* **What this task involves**: Of the entries below, restate word for word only the section that runs from the line with "export IMPL_clk_pin_slew_ns=0.08" to the line with "li1: - / 2641", counting both ends.

(Beginning of Supplied material)

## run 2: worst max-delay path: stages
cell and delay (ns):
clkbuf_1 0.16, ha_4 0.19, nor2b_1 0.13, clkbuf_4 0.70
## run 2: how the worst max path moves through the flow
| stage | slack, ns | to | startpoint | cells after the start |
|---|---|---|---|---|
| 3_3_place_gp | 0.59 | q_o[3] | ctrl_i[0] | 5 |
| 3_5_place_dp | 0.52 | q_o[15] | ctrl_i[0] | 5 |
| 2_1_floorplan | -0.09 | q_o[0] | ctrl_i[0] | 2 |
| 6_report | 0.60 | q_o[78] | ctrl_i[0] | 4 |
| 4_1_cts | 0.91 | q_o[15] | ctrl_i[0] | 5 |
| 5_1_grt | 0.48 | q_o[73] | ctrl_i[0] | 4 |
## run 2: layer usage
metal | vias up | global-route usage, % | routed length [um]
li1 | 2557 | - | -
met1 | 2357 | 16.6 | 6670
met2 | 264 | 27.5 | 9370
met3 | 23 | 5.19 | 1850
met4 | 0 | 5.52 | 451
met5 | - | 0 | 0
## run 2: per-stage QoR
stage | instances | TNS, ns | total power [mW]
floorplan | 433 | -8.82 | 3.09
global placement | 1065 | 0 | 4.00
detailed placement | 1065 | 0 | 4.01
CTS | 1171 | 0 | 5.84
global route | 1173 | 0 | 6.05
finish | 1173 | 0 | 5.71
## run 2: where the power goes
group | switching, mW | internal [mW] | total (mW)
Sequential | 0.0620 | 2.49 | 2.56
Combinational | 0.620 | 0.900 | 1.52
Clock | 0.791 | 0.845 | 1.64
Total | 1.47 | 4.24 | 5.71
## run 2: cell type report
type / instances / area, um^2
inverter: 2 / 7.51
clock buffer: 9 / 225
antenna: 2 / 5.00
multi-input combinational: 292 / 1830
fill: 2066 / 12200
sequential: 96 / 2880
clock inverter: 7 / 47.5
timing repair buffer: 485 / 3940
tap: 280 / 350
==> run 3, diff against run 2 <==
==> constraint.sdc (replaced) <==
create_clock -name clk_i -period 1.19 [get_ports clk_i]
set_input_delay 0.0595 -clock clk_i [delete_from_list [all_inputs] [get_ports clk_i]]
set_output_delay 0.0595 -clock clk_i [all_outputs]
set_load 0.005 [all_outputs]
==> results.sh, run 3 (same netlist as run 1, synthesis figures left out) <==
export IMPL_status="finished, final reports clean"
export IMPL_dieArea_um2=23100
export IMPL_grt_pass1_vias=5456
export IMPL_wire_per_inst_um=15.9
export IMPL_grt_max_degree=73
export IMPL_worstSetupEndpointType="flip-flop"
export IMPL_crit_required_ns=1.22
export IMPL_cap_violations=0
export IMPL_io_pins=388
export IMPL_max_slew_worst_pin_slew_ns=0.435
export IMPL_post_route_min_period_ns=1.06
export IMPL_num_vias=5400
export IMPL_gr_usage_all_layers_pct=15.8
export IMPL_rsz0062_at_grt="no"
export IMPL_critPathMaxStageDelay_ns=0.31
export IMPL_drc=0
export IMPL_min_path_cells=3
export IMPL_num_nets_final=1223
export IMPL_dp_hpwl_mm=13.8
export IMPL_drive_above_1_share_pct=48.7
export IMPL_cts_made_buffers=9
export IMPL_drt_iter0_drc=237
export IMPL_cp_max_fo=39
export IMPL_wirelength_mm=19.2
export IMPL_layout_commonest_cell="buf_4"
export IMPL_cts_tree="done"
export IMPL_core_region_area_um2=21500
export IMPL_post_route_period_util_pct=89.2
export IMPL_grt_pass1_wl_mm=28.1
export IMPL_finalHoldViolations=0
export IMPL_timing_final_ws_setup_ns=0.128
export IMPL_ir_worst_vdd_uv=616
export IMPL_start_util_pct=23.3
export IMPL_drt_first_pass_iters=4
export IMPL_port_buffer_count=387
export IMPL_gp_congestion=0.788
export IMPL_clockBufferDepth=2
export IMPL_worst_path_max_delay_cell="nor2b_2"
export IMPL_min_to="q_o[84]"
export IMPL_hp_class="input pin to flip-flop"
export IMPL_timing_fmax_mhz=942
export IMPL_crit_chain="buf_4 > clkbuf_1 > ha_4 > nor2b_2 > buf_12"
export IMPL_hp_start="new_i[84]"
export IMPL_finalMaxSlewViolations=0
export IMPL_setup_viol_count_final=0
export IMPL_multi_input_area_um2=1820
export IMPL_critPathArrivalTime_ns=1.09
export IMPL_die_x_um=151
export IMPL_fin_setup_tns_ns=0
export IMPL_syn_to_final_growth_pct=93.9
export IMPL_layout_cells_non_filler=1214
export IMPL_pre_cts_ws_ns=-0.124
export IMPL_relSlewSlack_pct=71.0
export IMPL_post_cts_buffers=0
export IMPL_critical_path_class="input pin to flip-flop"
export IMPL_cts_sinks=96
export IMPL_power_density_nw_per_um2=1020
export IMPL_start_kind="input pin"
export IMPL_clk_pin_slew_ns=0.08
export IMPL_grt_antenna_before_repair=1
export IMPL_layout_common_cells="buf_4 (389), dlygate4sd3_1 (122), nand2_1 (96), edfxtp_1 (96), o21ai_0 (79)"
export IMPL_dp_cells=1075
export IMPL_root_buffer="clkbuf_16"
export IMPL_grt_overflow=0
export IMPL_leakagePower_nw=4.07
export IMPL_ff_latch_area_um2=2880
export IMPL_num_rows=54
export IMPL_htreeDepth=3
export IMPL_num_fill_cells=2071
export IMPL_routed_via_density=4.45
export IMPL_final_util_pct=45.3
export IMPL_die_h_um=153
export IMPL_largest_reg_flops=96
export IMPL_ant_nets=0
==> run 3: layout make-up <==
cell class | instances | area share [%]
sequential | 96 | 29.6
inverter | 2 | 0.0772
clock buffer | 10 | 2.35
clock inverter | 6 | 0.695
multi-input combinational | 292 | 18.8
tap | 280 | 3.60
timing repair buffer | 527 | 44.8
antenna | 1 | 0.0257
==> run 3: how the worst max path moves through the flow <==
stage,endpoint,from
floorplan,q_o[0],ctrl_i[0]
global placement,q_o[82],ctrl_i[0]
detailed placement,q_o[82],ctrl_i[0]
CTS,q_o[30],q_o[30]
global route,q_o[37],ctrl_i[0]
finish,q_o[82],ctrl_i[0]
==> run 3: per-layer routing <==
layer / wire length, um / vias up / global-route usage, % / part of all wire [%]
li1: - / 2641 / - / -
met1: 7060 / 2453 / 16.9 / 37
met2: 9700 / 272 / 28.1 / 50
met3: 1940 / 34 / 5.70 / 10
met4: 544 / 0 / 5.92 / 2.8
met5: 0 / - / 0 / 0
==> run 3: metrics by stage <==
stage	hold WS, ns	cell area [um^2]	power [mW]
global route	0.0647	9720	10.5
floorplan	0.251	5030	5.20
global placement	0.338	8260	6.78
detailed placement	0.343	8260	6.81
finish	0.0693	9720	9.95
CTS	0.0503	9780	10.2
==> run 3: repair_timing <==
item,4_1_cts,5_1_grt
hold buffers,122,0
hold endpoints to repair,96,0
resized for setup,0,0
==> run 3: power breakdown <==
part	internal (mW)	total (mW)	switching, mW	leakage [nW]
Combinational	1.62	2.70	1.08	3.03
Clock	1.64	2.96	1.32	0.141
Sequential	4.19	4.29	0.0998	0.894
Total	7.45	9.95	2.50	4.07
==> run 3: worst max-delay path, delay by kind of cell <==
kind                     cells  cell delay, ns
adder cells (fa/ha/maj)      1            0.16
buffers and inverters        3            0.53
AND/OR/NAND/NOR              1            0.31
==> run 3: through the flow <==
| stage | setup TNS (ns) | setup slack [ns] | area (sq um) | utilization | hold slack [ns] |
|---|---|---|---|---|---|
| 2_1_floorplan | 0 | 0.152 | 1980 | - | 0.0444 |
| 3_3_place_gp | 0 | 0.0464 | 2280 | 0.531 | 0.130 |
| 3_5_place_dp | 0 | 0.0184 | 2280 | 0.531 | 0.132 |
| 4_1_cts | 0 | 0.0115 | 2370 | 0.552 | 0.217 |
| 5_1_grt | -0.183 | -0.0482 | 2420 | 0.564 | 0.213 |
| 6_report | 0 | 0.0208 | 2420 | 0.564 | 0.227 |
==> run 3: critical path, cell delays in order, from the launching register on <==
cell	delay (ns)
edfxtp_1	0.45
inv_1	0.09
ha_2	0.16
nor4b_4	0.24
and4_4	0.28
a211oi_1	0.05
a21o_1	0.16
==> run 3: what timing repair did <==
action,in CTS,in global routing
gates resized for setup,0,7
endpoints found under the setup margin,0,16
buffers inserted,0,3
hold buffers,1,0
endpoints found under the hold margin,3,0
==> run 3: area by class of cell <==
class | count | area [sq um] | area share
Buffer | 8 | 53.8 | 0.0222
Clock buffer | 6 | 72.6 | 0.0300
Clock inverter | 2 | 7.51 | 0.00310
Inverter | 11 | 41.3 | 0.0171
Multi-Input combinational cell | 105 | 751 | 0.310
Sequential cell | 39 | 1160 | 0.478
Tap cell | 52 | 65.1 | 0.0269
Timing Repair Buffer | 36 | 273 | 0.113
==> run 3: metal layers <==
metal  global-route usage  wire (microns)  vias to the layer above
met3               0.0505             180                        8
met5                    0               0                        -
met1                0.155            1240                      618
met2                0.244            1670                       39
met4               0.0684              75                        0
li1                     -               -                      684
<file path="src/design/tiled_texture_deswizzle_decode_top_defines.svh">
// Assertion macros shared by the texture decode modules.
// Each macro carries its own label, clock and property; in synthesis they expand to nothing.
`ifndef TILED_TEXTURE_DESWIZZLE_DECODE_TOP_DEFINES_SVH
`define TILED_TEXTURE_DESWIZZLE_DECODE_TOP_DEFINES_SVH

`ifndef SYNTHESIS
`define TTDD_ASSERT(lbl, clk, rstn, prop, msg) \
    lbl: assert property (@(posedge clk) disable iff (!rstn) prop) else $error(msg);
`define TTDD_ASSERT_ALWAYS(lbl, clk, prop, msg) \
    lbl: assert property (@(posedge clk) prop) else $error(msg);
`else
`define TTDD_ASSERT(lbl, clk, rstn, prop, msg)
`define TTDD_ASSERT_ALWAYS(lbl, clk, prop, msg)
`endif

`endif

</file>
<file path="src/design/ttdd_pkg.sv">
package ttdd_pkg;

    // Image geometry.
    localparam int MAX_DIM   = 1024;
    localparam int TILE_SIZE = 8;
    localparam int TILE_BITS = $clog2(TILE_SIZE);
    localparam int COORD_W   = $clog2(MAX_DIM);
    localparam int TILE_W    = COORD_W - TILE_BITS;
    localparam int CDIM_W    = COORD_W + 1;
    localparam int IDX_W     = 2 * TILE_BITS;

    // Fixed field widths.
    localparam int TEXEL_W = 32;
    localparam int PIX_W   = 10;
    localparam int CHAN_W  = 8;
    localparam int FMT_W   = 3;
    localparam int DIM_W   = 11;
    localparam int CFG_IDX_W = 2;

    // Queue between the front and back parts.
    localparam int QDEPTH = 4;
    localparam int QPTR_W = $clog2(QDEPTH);

    typedef logic [TEXEL_W-1:0] t_texel;
    typedef logic [COORD_W-1:0] t_coord;
    typedef logic [TILE_W-1:0]  t_tile;
    typedef logic [CDIM_W-1:0]  t_cdim;
    typedef logic [DIM_W-1:0]   t_dim;
    typedef logic [IDX_W-1:0]   t_idx;
    typedef logic [PIX_W-1:0]   t_pix;
    typedef logic [CHAN_W-1:0]  t_chan;
    typedef logic [FMT_W-1:0]   t_fmt;
    typedef logic [CFG_IDX_W-1:0] t_cfg_idx;

    // Pixel format codes.
    localparam t_fmt FMT_IA8      = 3'd0;
    localparam t_fmt FMT_RGB8     = 3'd1;
    localparam t_fmt FMT_RGBA5551 = 3'd2;
    localparam t_fmt FMT_RGBA4    = 3'd3;
    localparam t_fmt FMT_RGBA8    = 3'd4;

    // Configuration register indexes.
    localparam t_cfg_idx CFG_FORMAT = 2'd0;
    localparam t_cfg_idx CFG_WIDTH  = 2'd1;
    localparam t_cfg_idx CFG_HEIGHT = 2'd2;

    // Last index within a tile.
    localparam t_idx IDX_LAST = t_idx'((1 << IDX_W) - 1);

    // Geometry derived from the dimension registers.
    typedef struct packed {
        t_cdim width;
        t_cdim height;
        t_tile last_col;
        t_tile last_row;
    } t_geom;

    // One classified texel on its way to the decoder.
    typedef struct packed {
        t_texel raw;
        t_coord x;
        t_coord y;
        logic   in_image;
        logic   done;
    } t_item;

    // A dimension of zero counts as one, anything above the maximum as the maximum.
    function automatic t_cdim clamp_dim(input t_dim d);
        t_cdim c;
        if (d == '0) begin
            c = t_cdim'(1);
        end else if (int'(d) > MAX_DIM) begin
            c = t_cdim'(MAX_DIM);
        end else begin
            c = t_cdim'(d);
        end
        return c;
    endfunction

    // Index of the last tile along a dimension padded to a power of two.
    // Smearing the bits of c-1 gives the padded size less one.
    function automatic t_tile last_tile(input t_cdim c);
        t_cdim m;
        m = c - t_cdim'(1);
        for (int s = 1; s < CDIM_W; s = s * 2) begin
            m = m | (m >> s);
        end
        return t_tile'(m >> TILE_BITS);
    endfunction

endpackage

</file>
<file path="src/design/ttdd_front.sv">
`include "tiled_texture_deswizzle_decode_top_defines.svh"

module ttdd_front (
    input  logic             i_clk,
    input  logic             i_rst_n,
    input  logic             i_in_valid,
    output logic             o_in_ready,
    input  ttdd_pkg::t_texel i_raw_texel,
    input  ttdd_pkg::t_geom  i_geom,
    input  logic             i_q_full,
    output logic             o_push,
    output ttdd_pkg::t_item  o_push_item
);

    ttdd_pkg::t_idx  r_idx, n_idx;
    ttdd_pkg::t_tile r_col, n_col;
    ttdd_pkg::t_tile r_row, n_row;

    logic accept;
    logic last_col;
    logic last_row;
    logic idx_last;
    logic done;
    logic in_image;
    logic [ttdd_pkg::TILE_BITS-1:0] lx;
    logic [ttdd_pkg::TILE_BITS-1:0] ly;
    ttdd_pkg::t_coord x;
    ttdd_pkg::t_coord y;

    // An item is taken whenever the queue has room.
    assign o_in_ready = !i_q_full;
    assign accept     = i_in_valid && o_in_ready;

    // Morton order: even index bits give the column, odd bits the row.
    always_comb begin
        for (int k = 0; k < ttdd_pkg::TILE_BITS; k++) begin
            lx[k] = r_idx[2*k];
            ly[k] = r_idx[2*k+1];
        end
    end

    assign x = {r_col, lx};
    assign y = {r_row, ly};

    // Classification of the current texel.
    assign last_col = r_col >= i_geom.last_col;
    assign last_row = r_row >= i_geom.last_row;
    assign idx_last = r_idx == ttdd_pkg::IDX_LAST;
    assign done     = idx_last && last_col && last_row;
    assign in_image = (ttdd_pkg::t_cdim'(x) < i_geom.width)
                   && (ttdd_pkg::t_cdim'(y) < i_geom.height);

    // Only pixels inside the image, and the frame's last texel, yield a result.
    assign o_push               = accept && (in_image || done);
    assign o_push_item.raw      = i_raw_texel;
    assign o_push_item.x        = x;
    assign o_push_item.y        = y;
    assign o_push_item.in_image = in_image;
    assign o_push_item.done     = done;

    // Stored-order counters advance on every accepted item.
    always_comb begin
        n_idx = r_idx;
        n_col = r_col;
        n_row = r_row;
        if (accept) begin
            n_idx = r_idx + ttdd_pkg::t_idx'(1);
            if (idx_last) begin
                if (last_col) begin
                    n_col = '0;
                    n_row = last_row ? '0 : r_row + ttdd_pkg::t_tile'(1);
                end else begin
                    n_col = r_col + ttdd_pkg::t_tile'(1);
                end
            end
        end
    end

    always_ff @(posedge i_clk) begin
        if (!i_rst_n) begin
            r_idx <= '0;
            r_col <= '0;
            r_row <= '0;
        end else begin
            r_idx <= n_idx;
            r_col <= n_col;
            r_row <= n_row;
        end
    end

    `TTDD_ASSERT(a_frame_wrap, i_clk, i_rst_n, (accept && done) |=> (r_idx == '0 && r_col == '0 && r_row == '0), "counters did not wrap at frame end")
    `TTDD_ASSERT(a_idx_step, i_clk, i_rst_n, (accept && !idx_last) |=> (r_idx == $past(r_idx) + ttdd_pkg::t_idx'(1)), "index within tile did not advance")
    `TTDD_ASSERT(a_push_full, i_clk, i_rst_n, o_push |-> !i_q_full, "push into a full queue")

endmodule

</file>
<file path="src/design/ttdd_queue.sv">
`include "tiled_texture_deswizzle_decode_top_defines.svh"

module ttdd_queue (
    input  logic            i_clk,
    input  logic            i_rst_n,
    input  logic            i_push,
    input  ttdd_pkg::t_item i_push_item,
    output logic            o_full,
    input  logic            i_pop,
    output logic            o_not_empty,
    output ttdd_pkg::t_item o_pop_item
);

    ttdd_pkg::t_item r_mem [ttdd_pkg::QDEPTH];

    logic [ttdd_pkg::QPTR_W-1:0] r_wr_ptr;
    logic [ttdd_pkg::QPTR_W-1:0] r_rd_ptr;
    logic [ttdd_pkg::QPTR_W:0]   r_count, n_count;

    assign o_full      = r_count == (ttdd_pkg::QPTR_W+1)'(ttdd_pkg::QDEPTH);
    assign o_not_empty = r_count != '0;
    assign o_pop_item  = r_mem[r_rd_ptr];

    // Entry storage.
    always_ff @(posedge i_clk) begin
        if (i_push) begin
            r_mem[r_wr_ptr] <= i_push_item;
        end
    end

    // Occupancy follows pushes and pops.
    always_comb begin
        n_count = r_count;
        if (i_push && !i_pop) begin
            n_count = r_count + (ttdd_pkg::QPTR_W+1)'(1);
        end else if (i_pop && !i_push) begin
            n_count = r_count - (ttdd_pkg::QPTR_W+1)'(1);
        end
    end

    always_ff @(posedge i_clk) begin
        if (!i_rst_n) begin
            r_wr_ptr <= '0;
            r_rd_ptr <= '0;
            r_count  <= '0;
        end else begin
            if (i_push) begin
                r_wr_ptr <= r_wr_ptr + ttdd_pkg::QPTR_W'(1);
            end
            if (i_pop) begin
                r_rd_ptr <= r_rd_ptr + ttdd_pkg::QPTR_W'(1);
            end
            r_count <= n_count;
        end
    end

    `TTDD_ASSERT(a_count_bound, i_clk, i_rst_n, r_count <= (ttdd_pkg::QPTR_W+1)'(ttdd_pkg::QDEPTH), "queue occupancy beyond depth")
    `TTDD_ASSERT(a_pop_empty, i_clk, i_rst_n, i_pop |-> o_not_empty, "pop from an empty queue")
    `TTDD_ASSERT(a_count_up, i_clk, i_rst_n, (i_push && !i_pop) |=> (r_count == $past(r_count) + (ttdd_pkg::QPTR_W+1)'(1)), "occupancy did not grow on push")

endmodule

</file>
<file path="src/design/ttdd_back.sv">
`include "tiled_texture_deswizzle_decode_top_defines.svh"

module ttdd_back (
    input  logic             i_clk,
    input  logic             i_rst_n,
    input  ttdd_pkg::t_fmt   i_pixel_format,
    input  logic             i_q_not_empty,
    input  ttdd_pkg::t_item  i_q_item,
    output logic             o_pop,
    output logic             o_out_valid,
    input  logic             i_out_ready,
    output ttdd_pkg::t_pix   o_pixel_x,
    output ttdd_pkg::t_pix   o_pixel_y,
    output ttdd_pkg::t_chan  o_alpha,
    output ttdd_pkg::t_chan  o_red,
    output ttdd_pkg::t_chan  o_green,
    output ttdd_pkg::t_chan  o_blue,
    output logic             o_frame_done
);

    logic            r_valid;
    ttdd_pkg::t_pix  r_x;
    ttdd_pkg::t_pix  r_y;
    ttdd_pkg::t_chan r_a, r_r, r_g, r_b;
    logic            r_done;

    ttdd_pkg::t_chan n_a, n_r, n_g, n_b;
    ttdd_pkg::t_chan b0, b1, b2, b3;
    logic [15:0]     v;

    // The output register is refilled when empty or when its item leaves.
    assign o_pop = i_q_not_empty && (!r_valid || i_out_ready);

    assign b0 = i_q_item.raw[7:0];
    assign b1 = i_q_item.raw[15:8];
    assign b2 = i_q_item.raw[23:16];
    assign b3 = i_q_item.raw[31:24];
    assign v  = i_q_item.raw[15:0];

    // Colour decode; pixels outside the image and unknown formats give zero.
    always_comb begin
        n_a = '0;
        n_r = '0;
        n_g = '0;
        n_b = '0;
        if (i_q_item.in_image) begin
            unique case (i_pixel_format)
                ttdd_pkg::FMT_IA8: begin
                    n_a = b0;
                    n_r = b1;
                    n_g = b1;
                    n_b = b1;
                end
                ttdd_pkg::FMT_RGB8: begin
                    n_a = '1;
                    n_r = b2;
                    n_g = b1;
                    n_b = b0;
                end
                ttdd_pkg::FMT_RGBA5551: begin
                    if (v[0]) begin
                        n_a = '1;
                        n_r = {v[15:11], 3'b000};
                        n_g = {v[10:6], 3'b000};
                        n_b = {v[5:1], 3'b000};
                    end
                end
                ttdd_pkg::FMT_RGBA4: begin
                    n_r = {b1[7:4], b1[7:4]};
                    n_g = {b1[3:0], b1[3:0]};
                    n_b = {b0[7:4], b0[7:4]};
                    n_a = {b0[3:0], b0[3:0]};
                end
                ttdd_pkg::FMT_RGBA8: begin
                    n_r = b3;
                    n_g = b2;
                    n_b = b1;
                    n_a = b0;
                end
                default: begin
                    n_a = '0;
                end
            endcase
        end
    end

    // Output payload.
    always_ff @(posedge i_clk) begin
        if (o_pop) begin
            r_x    <= ttdd_pkg::t_pix'(i_q_item.x);
            r_y    <= ttdd_pkg::t_pix'(i_q_item.y);
            r_a    <= n_a;
            r_r    <= n_r;
            r_g    <= n_g;
            r_b    <= n_b;
            r_done <= i_q_item.done;
        end
    end

    // Output valid.
    always_ff @(posedge i_clk) begin
        if (!i_rst_n) begin
            r_valid <= 1'b0;
        end else if (o_pop) begin
            r_valid <= 1'b1;
        end else if (i_out_ready) begin
            r_valid <= 1'b0;
        end
    end

    assign o_out_valid  = r_valid;
    assign o_pixel_x    = r_x;
    assign o_pixel_y    = r_y;
    assign o_alpha      = r_a;
    assign o_red        = r_r;
    assign o_green      = r_g;
    assign o_blue       = r_b;
    assign o_frame_done = r_done;

    `TTDD_ASSERT_ALWAYS(a_reset_idle, i_clk, !i_rst_n |=> !r_valid, "output valid straight after reset")
    `TTDD_ASSERT(a_pop_fills, i_clk, i_rst_n, o_pop |=> r_valid, "popped item did not reach the output")
    `TTDD_ASSERT(a_no_overwrite, i_clk, i_rst_n, (r_valid && !i_out_ready) |-> !o_pop, "waiting result overwritten")

endmodule

</file>
<file path="src/design/tiled_texture_deswizzle_decode_top.sv">
// Morton-tiled 8x8 texture decoder. Raw texels enter one per cycle while input ready is high,
// in stored tile order, and leave as ARGB8888 pixels with their x and y; texels outside the
// true image give no pixel, except the frame's last texel, which always gives one with
// frame_done set. Sustained rate is one item per cycle while the output is taken; an accepted
// texel is held in the queue, then in the output register. A four-entry queue sits between
// the address/classify front and the colour decode back, and input ready drops only when
// that queue is full. Configuration is taken at any time with ready held high, but must only
// be written while the block holds no item; the derived tile counts are stored at the write.
module tiled_texture_deswizzle_decode_top (
    input  logic                 i_clk,
    input  logic                 i_rst_n,
    input  logic                 i_cfg_valid,
    output logic                 o_cfg_ready,
    input  ttdd_pkg::t_cfg_idx   i_cfg_index,
    input  ttdd_pkg::t_dim       i_cfg_data,
    input  logic                 i_in_valid,
    output logic                 o_in_ready,
    input  ttdd_pkg::t_texel     i_raw_texel,
    output logic                 o_out_valid,
    input  logic                 i_out_ready,
    output ttdd_pkg::t_pix       o_pixel_x,
    output ttdd_pkg::t_pix       o_pixel_y,
    output ttdd_pkg::t_chan      o_alpha,
    output ttdd_pkg::t_chan      o_red,
    output ttdd_pkg::t_chan      o_green,
    output ttdd_pkg::t_chan      o_blue,
    output logic                 o_frame_done
);

    ttdd_pkg::t_fmt  r_fmt;
    ttdd_pkg::t_geom r_geom;

    ttdd_pkg::t_cdim cfg_dim;
    logic            cfg_we;

    logic            push;
    ttdd_pkg::t_item push_item;
    logic            q_full;
    logic            pop;
    logic            q_not_empty;
    ttdd_pkg::t_item q_item;

    // Configuration registers; the tile counts are worked out once at the write.
    assign o_cfg_ready = 1'b1;
    assign cfg_we      = i_cfg_valid && o_cfg_ready;
    assign cfg_dim     = ttdd_pkg::clamp_dim(i_cfg_data);

    always_ff @(posedge i_clk) begin
        if (!i_rst_n) begin
            r_fmt           <= ttdd_pkg::FMT_IA8;
            r_geom.width    <= ttdd_pkg::t_cdim'(ttdd_pkg::TILE_SIZE);
            r_geom.height   <= ttdd_pkg::t_cdim'(ttdd_pkg::TILE_SIZE);
            r_geom.last_col <= '0;
            r_geom.last_row <= '0;
        end else if (cfg_we) begin
            unique case (i_cfg_index)
                ttdd_pkg::CFG_FORMAT: begin
                    r_fmt <= i_cfg_data[ttdd_pkg::FMT_W-1:0];
                end
                ttdd_pkg::CFG_WIDTH: begin
                    r_geom.width    <= cfg_dim;
                    r_geom.last_col <= ttdd_pkg::last_tile(cfg_dim);
                end
                ttdd_pkg::CFG_HEIGHT: begin
                    r_geom.height   <= cfg_dim;
                    r_geom.last_row <= ttdd_pkg::last_tile(cfg_dim);
                end
                default: begin
                    r_fmt <= r_fmt;
                end
            endcase
        end
    end

    ttdd_front u_front (
        .i_clk       (i_clk),
        .i_rst_n     (i_rst_n),
        .i_in_valid  (i_in_valid),
        .o_in_ready  (o_in_ready),
        .i_raw_texel (i_raw_texel),
        .i_geom      (r_geom),
        .i_q_full    (q_full),
        .o_push      (push),
        .o_push_item (push_item)
    );

    ttdd_queue u_queue (
        .i_clk       (i_clk),
        .i_rst_n     (i_rst_n),
        .i_push      (push),
        .i_push_item (push_item),
        .o_full      (q_full),
        .i_pop       (pop),
        .o_not_empty (q_not_empty),
        .o_pop_item  (q_item)
    );

    ttdd_back u_back (
        .i_clk          (i_clk),
        .i_rst_n        (i_rst_n),
        .i_pixel_format (r_fmt),
        .i_q_not_empty  (q_not_empty),
        .i_q_item       (q_item),
        .o_pop          (pop),
        .o_out_valid    (o_out_valid),
        .i_out_ready    (i_out_ready),
        .o_pixel_x      (o_pixel_x),
        .o_pixel_y      (o_pixel_y),
        .o_alpha        (o_alpha),
        .o_red          (o_red),
        .o_green        (o_green),
        .o_blue         (o_blue),
        .o_frame_done   (o_frame_done)
    );

endmodule
</file>
<file path="config.mk">
export PLATFORM = sky130hd
export DESIGN_NAME = tiled_texture_deswizzle_decode_top
export DESIGN_NICKNAME = d
export VERILOG_FILES = /design/src/design/ttdd_pkg.sv /design/src/design/ttdd_front.sv /design/src/design/ttdd_queue.sv /design/src/design/ttdd_back.sv /design/src/design/tiled_texture_deswizzle_decode_top.sv
export VERILOG_INCLUDE_DIRS = /design/src /design/src/design
export SDC_FILE = /design/constraint.sdc
export NUM_CORES = 1
export LEC_CHECK = 0
export ABC_CLOCK_PERIOD_IN_PS = 11400
export BUFFER_PORTS_ARGS = -buffer_cell sky130_fd_sc_hd__buf_4
export CAP_MARGIN = 20
export CORE_UTILIZATION = 60
export CTS_BUF_LIST = sky130_fd_sc_hd__clkbuf_4 sky130_fd_sc_hd__clkbuf_8
export DETAILED_ROUTE_END_ITERATION = 6
export GPL_TIMING_DRIVEN = 0
export HOLD_SLACK_MARGIN = 0.05
export PLACE_DENSITY = 0.9
export SYNTH_ARGS = -nofsm -noshare
export SYNTH_HDL_FRONTEND = slang
export SYNTH_SLANG_ARGS = --single-unit
</file>
<file path="constraint.sdc">
create_clock -name i_clk -period 11.4 [get_ports i_clk]
set_input_delay 1.14 -clock i_clk [delete_from_list [all_inputs] [get_ports i_clk]]
set_output_delay 1.14 -clock i_clk [all_outputs]
set_load 0.1 [all_outputs]
</file>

(End of Supplied material)

* **Written response**:
export IMPL_clk_pin_slew_ns=0.08
export IMPL_grt_antenna_before_repair=1
export IMPL_layout_common_cells="buf_4 (389), dlygate4sd3_1 (122), nand2_1 (96), edfxtp_1 (96), o21ai_0 (79)"
export IMPL_dp_cells=1075
export IMPL_root_buffer="clkbuf_16"
export IMPL_grt_overflow=0
export IMPL_leakagePower_nw=4.07
export IMPL_ff_latch_area_um2=2880
export IMPL_num_rows=54
export IMPL_htreeDepth=3
export IMPL_num_fill_cells=2071
export IMPL_routed_via_density=4.45
export IMPL_final_util_pct=45.3
export IMPL_die_h_um=153
export IMPL_largest_reg_flops=96
export IMPL_ant_nets=0
==> run 3: layout make-up <==
cell class | instances | area share [%]
sequential | 96 | 29.6
inverter | 2 | 0.0772
clock buffer | 10 | 2.35
clock inverter | 6 | 0.695
multi-input combinational | 292 | 18.8
tap | 280 | 3.60
timing repair buffer | 527 | 44.8
antenna | 1 | 0.0257
==> run 3: how the worst max path moves through the flow <==
stage,endpoint,from
floorplan,q_o[0],ctrl_i[0]
global placement,q_o[82],ctrl_i[0]
detailed placement,q_o[82],ctrl_i[0]
CTS,q_o[30],q_o[30]
global route,q_o[37],ctrl_i[0]
finish,q_o[82],ctrl_i[0]
==> run 3: per-layer routing <==
layer / wire length, um / vias up / global-route usage, % / part of all wire [%]
li1: - / 2641 / - / -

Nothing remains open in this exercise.